In a sidebar to an article on the first Bush-Kerry debate, the Polish daily newspaper Rzeczpospolita [The Republic], in its weekend edition of Oct. 2-3, 2004, published a long quotation from Professor of Political Science Iva Deutchman. It reads:
“This was not a debate but rather a press conference. Kerry came out much better than I expected. He showed smoothness and intelligence, and didn't talk too much. For the first time in the campaign he gave voters a reason to vote for him, and not just against Bush. Bush also surprised me — by his nervousness. He seemed incredibly nervous! Probably because intellectual debate is not his strong side. Still, it's not clear to me that the debate changed anything. The electorate is divided, and everything I saw could only harden both camps in their previous views. As for undecided voters, well, there's not many of them, and so it's also hard to say at this point whether the debate mattered. The biggest influence on all this will be played by the media, since in the end it's they who will decide who wins.”
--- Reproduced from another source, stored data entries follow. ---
### src/rtl/pic_cas_resolver.sv
// Module: rotating priority resolver for one level.
// Finds the highest-priority pending line, counting upward from rot_base,
// and reports it only when it beats every in-service line.
// Assumes N is a power of two.
module pic_cas_resolver #(
    parameter int N = 8
) (
    input  logic [N-1:0]         req,
    input  logic [N-1:0]         isr,
    input  logic [$clog2(N)-1:0] rot_base,
    output logic                 win,
    output logic [$clog2(N)-1:0] win_line
);
    localparam int LWL = $clog2(N);
    localparam int PW  = LWL + 1;

    logic [N-1:0]  rot_req;
    logic [N-1:0]  rot_isr;
    logic [PW-1:0] pr_req;
    logic [PW-1:0] pr_isr;

    // Purpose: rotate both vectors so that priority 0 sits at bit 0, then find the first set bit.
    always_comb begin
        rot_req = '0;
        rot_isr = '0;
        for (int p = 0; p < N; p++) begin
            rot_req[p] = req[LWL'(LWL'(p) + rot_base)];
            rot_isr[p] = isr[LWL'(LWL'(p) + rot_base)];
        end
        pr_req = PW'(N);
        pr_isr = PW'(N);
        for (int p = N - 1; p >= 0; p--) begin
            if (rot_req[p]) pr_req = PW'(p);
            if (rot_isr[p]) pr_isr = PW'(p);
        end
    end

    // Purpose: a winner exists only with strictly better priority than the current service level.
    always_comb begin
        win      = (pr_req < pr_isr);
        win_line = pr_req[LWL-1:0] + rot_base;
    end
endmodule
--- src/rtl/xw_pkg.sv ---
// Shared types for the indirect extended register window.
// Assumes a 16-bit control register with the function code in its two top bits.
package xw_pkg;
    typedef enum logic [1:0] {
        FN_PTR    = 2'b00,
        FN_DATA   = 2'b01,
        FN_INC_RW = 2'b10,
        FN_INC_W  = 2'b11
    } xw_fn_e;

    localparam int DEVAD_W = 5;
endpackage

--- src/rtl/xw_ctrl_reg.sv ---
// Control register: stores the full written word and splits out the
// function code and device address. Assumes DATA_W >= DEVAD_W + 2.
module xw_ctrl_reg
    import xw_pkg::*;
#(
    parameter int DATA_W = 16
) (
    input  logic                clk,
    input  logic                rst_n,
    input  logic                wr_en,
    input  logic [DATA_W-1:0]   wdata,
    output logic [DATA_W-1:0]   ctrl_q,
    output xw_fn_e              fn,
    output logic [DEVAD_W-1:0]  devad
);
    // Hold the last value written; clear on reset.
    always_ff @(posedge clk) begin
        if (!rst_n)     ctrl_q <= '0;
        else if (wr_en) ctrl_q <= wdata;
    end

    // Field extraction.
    always_comb begin
        fn    = xw_fn_e'(ctrl_q[DATA_W-1 -: 2]);
        devad = ctrl_q[DEVAD_W-1:0];
    end
endmodule

--- src/rtl/xw_pointer.sv ---
// Extended address pointer: loadable, advances by one with natural wrap.
// Assumes load and advance are never requested in the same cycle (decoder guarantees).
module xw_pointer #(
    parameter int PTR_W = 16
) (
    input  logic              clk,
    input  logic              rst_n,
    input  logic              load,
    input  logic [PTR_W-1:0]  load_val,
    input  logic              inc,
    output logic [PTR_W-1:0]  ptr_q
);
    // Load has precedence; the advance wraps modulo 2**PTR_W.
    always_ff @(posedge clk) begin
        if (!rst_n)    ptr_q <= '0;
        else if (load) ptr_q <= load_val;
        else if (inc)  ptr_q <= ptr_q + PTR_W'(1);
    end
endmodule
$ cat src/rtl/mfifo_irq_pkg.sv
package mfifo_irq_pkg;

  // Register word addresses.
  typedef enum logic [2:0] {
    ADDR_TXPUSH = 3'd0,
    ADDR_RXPOP  = 3'd1,
    ADDR_FCFG   = 3'd2,
    ADDR_LEVEL  = 3'd3,
    ADDR_IEN    = 3'd4,
    ADDR_ISTAT  = 3'd5
  } reg_addr_e;

  // Status / enable bit positions (decoded by software, so fixed).
  localparam int unsigned BIT_NACK  = 25;
  localparam int unsigned BIT_AACK  = 13;
  localparam int unsigned BIT_DONE  = 12;
  localparam int unsigned BIT_ARB   = 11;
  localparam int unsigned BIT_FULL  = 4;
  localparam int unsigned BIT_EMPTY = 3;
  localparam int unsigned BIT_HIGH  = 2;
  localparam int unsigned BIT_BERR  = 0;

  localparam logic [31:0] IRQ_MASK = (32'd1 << BIT_NACK) | (32'd1 << BIT_AACK) |
                                     (32'd1 << BIT_DONE) | (32'd1 << BIT_ARB)  |
                                     (32'd1 << BIT_FULL) | (32'd1 << BIT_EMPTY) |
                                     (32'd1 << BIT_HIGH) | (32'd1 << BIT_BERR);
  localparam logic [31:0] ENG_MASK = (32'd1 << BIT_NACK) | (32'd1 << BIT_AACK) |
                                     (32'd1 << BIT_DONE) | (32'd1 << BIT_ARB)  |
                                     (32'd1 << BIT_BERR);

  // Queue configuration fields.
  localparam int unsigned THR_W     = 8;
  localparam int unsigned LO_LSB    = 0;
  localparam int unsigned HI_LSB    = 8;
  localparam int unsigned FLUSH_BIT = 16;

  // Level readback fields.
  localparam int unsigned RXLVL_LSB = 0;
  localparam int unsigned TXLVL_LSB = 16;

endpackage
The quotation was translated by Professor Political Science David Ost. He reports that Rzeczpospolita is one of Poland's major daily newspapers.
“It is the country's most serious paper, a little too serious to have a mass audience but with a solid readership among the political and economic elite,” he says.
Deutchman's quote came from a front-page article titled “The Irritation and Exhaustion of George Bush,” by the paper's Washington correspondent Piotr Gillert.
Ost has lived extensively in Poland and written widely on Polish politics. His new book, “The Defeat of Solidarity: Anger and Politics in Postcommunist Europe,” will be published in 2005.